Joomla Has Always Been About the Small Refills
When people talk about Joomla’s history, they focus on major releases, features or leadership changes. But the real story, the part that keeps the project moving, is much quieter. It’s in the small, steady contributions:
- I remember a translator painstakingly updating a language pack late into the night, because leaving it outdated didn’t feel right.
- I’ve seen volunteers quietly resolve dozens of little issues at Pizza, Bugs & Fun sessions that everyone else thought would linger forever.
- I’ve watched a newcomer ask a “stupid” question in the forums, only to spark a series of improvements that end up with improvements in the user interface and new documentation.
- And developers, sometimes just fixing their own problem, end up contributing code that others rely on.
Most of this never makes headlines. They’re just people noticing the glass is low—and topping it up. Again and again.

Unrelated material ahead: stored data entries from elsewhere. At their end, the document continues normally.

==> src/design/rpc_engine.sv <==
module rpc_engine #(
	parameter int COORD_BITS = 12
) (
	input  logic                         clk,
	input  logic                         arst_n,
	input  logic signed [COORD_BITS-1:0] win_left,
	input  logic signed [COORD_BITS-1:0] win_bottom,
	input  logic signed [COORD_BITS-1:0] win_right,
	input  logic signed [COORD_BITS-1:0] win_top,
	input  logic                         in_valid,
	output logic                         in_ready,
	input  logic [COORD_BITS-1:0]        in_x,
	input  logic [COORD_BITS-1:0]        in_y,
	input  logic                         in_end,
	output rpc_pkg::rpc_ev_t             ev,
	output logic [COORD_BITS-1:0]        ev_x,
	output logic [COORD_BITS-1:0]        ev_y,
	input  logic                         ev_ready
);
	import rpc_pkg::*;

	localparam int CB = COORD_BITS;
	localparam int AW = CB + 1;
	localparam int PW = 2 * AW;

	localparam logic [2:0] S_IDLE = 3'd0;
	localparam logic [2:0] S_NEXT = 3'd1;
	localparam logic [2:0] S_RD   = 3'd2;
	localparam logic [2:0] S_EVAL = 3'd3;
	localparam logic [2:0] S_MUL  = 3'd4;
	localparam logic [2:0] S_DIV  = 3'd5;
	localparam logic [2:0] S_EMIT = 3'd6;
	localparam logic [2:0] S_DONE = 3'd7;

	logic [2:0] state_q;

	// work item in hand and pending second outputs
	logic          cur_v_q;
	logic [2:0]    cur_lvl_q;
	logic [CB-1:0] cur_x_q;
	logic [CB-1:0] cur_y_q;
	logic [2:0]    stk_lvl_q [NUM_STAGES];
	logic [CB-1:0] stk_x_q [NUM_STAGES];
	logic [CB-1:0] stk_y_q [NUM_STAGES];
	logic [2:0]    sp_q;
	logic [2:0]    sp_m1;

	logic          fin_q;
	logic [2:0]    close_lvl_q;
	logic [1:0]    stg_q;
	logic          closing_q;
	logic [NUM_STAGES-1:0] started_q;
	logic          enter_q;

	// per-stage state word: first x, first y, prev x, prev y
	logic [4*CB-1:0] mem [NUM_STAGES];
	logic [4*CB-1:0] rd_q;
	logic            mem_we;
	logic [4*CB-1:0] wdata;

	logic signed [CB-1:0] fx, fy, px, py, qx, qy, pa, qa, po, qo, cb;
	logic                 ybound, hi_side, ip, iq, first_vtx;
	logic signed [AW-1:0] d_w, dn_w, t_w;
	logic signed [PW-1:0] prod_w;

	logic signed [PW-1:0] prod_s1;
	logic [AW-1:0]        den_s1;
	logic                 neg_s1;
	logic                 div_go_q;
	logic [PW-1:0]        num_mag;
	logic                 div_busy, div_done;
	logic [PW-1:0]        div_quo;
	logic signed [AW-1:0] qs;
	logic [CB-1:0]        oth, cr_x, cr_y;
	logic [2:0]           nxt_lvl;

	assign fx = rd_q[4*CB-1:3*CB];
	assign fy = rd_q[3*CB-1:2*CB];
	assign px = rd_q[2*CB-1:CB];
	assign py = rd_q[CB-1:0];
	assign qx = closing_q ? fx : cur_x_q;
	assign qy = closing_q ? fy : cur_y_q;

	assign ybound  = stg_q[0];
	assign hi_side = stg_q[1];
	assign pa = ybound ? py : px;
	assign qa = ybound ? qy : qx;
	assign po = ybound ? px : py;
	assign qo = ybound ? qx : qy;

	always_comb begin
		unique case (stg_q)
			STG_LEFT:   cb = win_left;
			STG_BOTTOM: cb = win_bottom;
			STG_RIGHT:  cb = win_right;
			STG_TOP:    cb = win_top;
			default:    cb = win_top;
		endcase
	end

	assign ip = hi_side ? (pa <= cb) : (pa >= cb);
	assign iq = hi_side ? (qa <= cb) : (qa >= cb);
	assign first_vtx = !closing_q && !started_q[stg_q];
	assign nxt_lvl = {1'b0, stg_q} + 3'd1;

	assign d_w    = {qa[CB-1], qa} - {pa[CB-1], pa};
	assign dn_w   = {qo[CB-1], qo} - {po[CB-1], po};
	assign t_w    = {cb[CB-1], cb} - {pa[CB-1], pa};
	assign prod_w = dn_w * t_w;

	assign num_mag = prod_s1[PW-1] ? PW'(-prod_s1) : prod_s1;
	assign qs      = neg_s1 ? -$signed(div_quo[AW-1:0]) : $signed(div_quo[AW-1:0]);
	assign oth     = po + qs[CB-1:0];
	assign cr_x    = ybound ? oth : cb;
	assign cr_y    = ybound ? cb : oth;

	assign sp_m1 = sp_q - 3'd1;

	assign mem_we = (state_q == S_EVAL) && !closing_q;
	assign wdata  = first_vtx ? {cur_x_q, cur_y_q, cur_x_q, cur_y_q}
	                          : {fx, fy, cur_x_q, cur_y_q};

	rpc_div #(
		.NUM_W(PW),
		.DEN_W(AW)
	) u_div (
		.clk   (clk),
		.arst_n(arst_n),
		.start (div_go_q),
		.num   (num_mag),
		.den   (den_s1),
		.busy  (div_busy),
		.done  (div_done),
		.quo   (div_quo)
	);

	always_ff @(posedge clk) begin
		if (mem_we)
			mem[stg_q] <= wdata;
		if (state_q == S_RD)
			rd_q <= mem[stg_q];
	end

	always_ff @(posedge clk) begin
		if (state_q == S_MUL) begin
			prod_s1 <= prod_w;
			den_s1  <= d_w[AW-1] ? AW'(-d_w) : d_w;
			neg_s1  <= prod_w[PW-1] ^ d_w[AW-1];
		end
	end

	always_ff @(posedge clk or negedge arst_n) begin
		if (!arst_n) begin
			state_q     <= S_IDLE;
			cur_v_q     <= 1'b0;
			cur_lvl_q   <= '0;
			cur_x_q     <= '0;
			cur_y_q     <= '0;
			sp_q        <= '0;
			fin_q       <= 1'b0;
			close_lvl_q <= '0;
			stg_q       <= STG_LEFT;
			closing_q   <= 1'b0;
			started_q   <= '0;
			enter_q     <= 1'b0;
			div_go_q    <= 1'b0;
			for (int i = 0; i < NUM_STAGES; i++) begin
				stk_lvl_q[i] <= '0;
				stk_x_q[i]   <= '0;
				stk_y_q[i]   <= '0;
			end
		end else begin
			div_go_q <= 1'b0;
			unique case (state_q)
				S_IDLE: begin
					if (in_valid) begin
						cur_v_q     <= 1'b1;
						cur_lvl_q   <= 3'd0;
						cur_x_q     <= in_x;
						cur_y_q     <= in_y;
						fin_q       <= in_end;
						close_lvl_q <= 3'd0;
						state_q     <= S_NEXT;
					end
				end
				S_NEXT: begin
					if (cur_v_q) begin
						if (cur_lvl_q == LVL_OUT) begin
							state_q <= S_EMIT;
						end else begin
							stg_q     <= cur_lvl_q[1:0];
							closing_q <= 1'b0;
							state_q   <= S_RD;
						end
					end else if (sp_q != 3'd0) begin
						cur_v_q   <= 1'b1;
						cur_lvl_q <= stk_lvl_q[sp_m1[1:0]];
						cur_x_q   <= stk_x_q[sp_m1[1:0]];
						cur_y_q   <= stk_y_q[sp_m1[1:0]];
						sp_q      <= sp_m1;
					end else if (fin_q && !close_lvl_q[2]) begin
						close_lvl_q <= close_lvl_q + 3'd1;
						if (started_q[close_lvl_q[1:0]]) begin
							stg_q     <= close_lvl_q[1:0];
							closing_q <= 1'b1;
							state_q   <= S_RD;
						end
					end else begin
						state_q <= S_DONE;
					end
				end
				S_RD: begin
					state_q <= S_EVAL;
				end
				S_EVAL: begin
					started_q[stg_q] <= !closing_q;
					if (first_vtx) begin
						cur_v_q <= 1'b0;
						state_q <= S_NEXT;
					end else if (ip && iq) begin
						cur_v_q   <= 1'b1;
						cur_lvl_q <= nxt_lvl;
						cur_x_q   <= qx;
						cur_y_q   <= qy;
						state_q   <= S_NEXT;
					end else if (ip || iq) begin
						enter_q <= iq;
						state_q <= S_MUL;
					end else begin
						cur_v_q <= 1'b0;
						state_q <= S_NEXT;
					end
				end
				S_MUL: begin
					div_go_q <= 1'b1;
					state_q  <= S_DIV;
				end
				S_DIV: begin
					if (div_done) begin
						cur_v_q   <= 1'b1;
						cur_lvl_q <= nxt_lvl;
						cur_x_q   <= cr_x;
						cur_y_q   <= cr_y;
						if (enter_q) begin
							stk_lvl_q[sp_q[1:0]] <= nxt_lvl;
							stk_x_q[sp_q[1:0]]   <= qx;
							stk_y_q[sp_q[1:0]]   <= qy;
							sp_q                 <= sp_q + 3'd1;
						end
						state_q <= S_NEXT;
					end
				end
				S_EMIT: begin
					if (ev_ready) begin
						cur_v_q <= 1'b0;
						state_q <= S_NEXT;
					end
				end
				S_DONE: begin
					if (ev_ready)
						state_q <= S_IDLE;
				end
				default: state_q <= S_IDLE;
			endcase
		end
	end

	assign in_ready   = (state_q == S_IDLE);
	assign ev.vld     = (state_q == S_EMIT) || (state_q == S_DONE);
	assign ev.is_done = (state_q == S_DONE);
	assign ev.fin     = fin_q;
	assign ev_x       = cur_x_q;
	assign ev_y       = cur_y_q;

	// pending outputs strictly rise in level, so at most one per stage
	a_stack_bound: assert property (@(posedge clk) disable iff (!arst_n)
		sp_q <= 3'd4)
		else $error("work stack overflow");

	a_idle_clean: assert property (@(posedge clk) disable iff (!arst_n)
		(state_q == S_IDLE) |-> (sp_q == 3'd0 && !cur_v_q))
		else $error("work left over at end of transaction");

	a_div_free: assert property (@(posedge clk) disable iff (!arst_n)
		div_go_q |-> !div_busy)
		else $error("divider started while busy");

	a_done_all_closed: assert property (@(posedge clk) disable iff (!arst_n)
		(state_q == S_DONE && fin_q) |-> (started_q == '0))
		else $error("stage left open after polygon end");

endmodule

Community Is About Refills, Not Measurement
Joomla has never been a project where you sit back and measure what’s in the glass. It’s a project where people notice when the glass is running low and quietly pour in what they can.
Sometimes that’s a big, dramatic feature. More often, it’s small, almost invisible contributions that accumulate into something meaningful. That’s the real heart of open source. That’s the reason the community still thrives after nearly two decades. That’s the quiet, persistent magic of this community.
Half Full? Half Empty? Irrelevant
Whether someone says Joomla is half full or half empty usually tells you more about them than the project. Enthusiasm, nostalgia, frustration, hope. They all play a part.
The refillable metaphor, though, asks a different question:
What can we do to refill the glass?
- Where have we poured in?
- Where can we pour in?
- Where have others kept things going while we weren’t paying attention?
It’s not about complaining or worrying. It’s about noticing and acting on it.
It shifts the focus from “What’s missing?” to “What’s possible?”
The Glass Is Refillable
You don’t have to lead a team, write a huge feature, or organise an event to make a difference. Most contributions are small, quiet, and go unnoticed. That’s exactly what keeps Joomla alive.
So the next time someone asks whether Joomla is half full or half empty, skip the argument. Just remember: The glass is refillable.
It’s being topped up every day by people showing up, in ways big and small. And if you’re ready, it’s your turn to pour.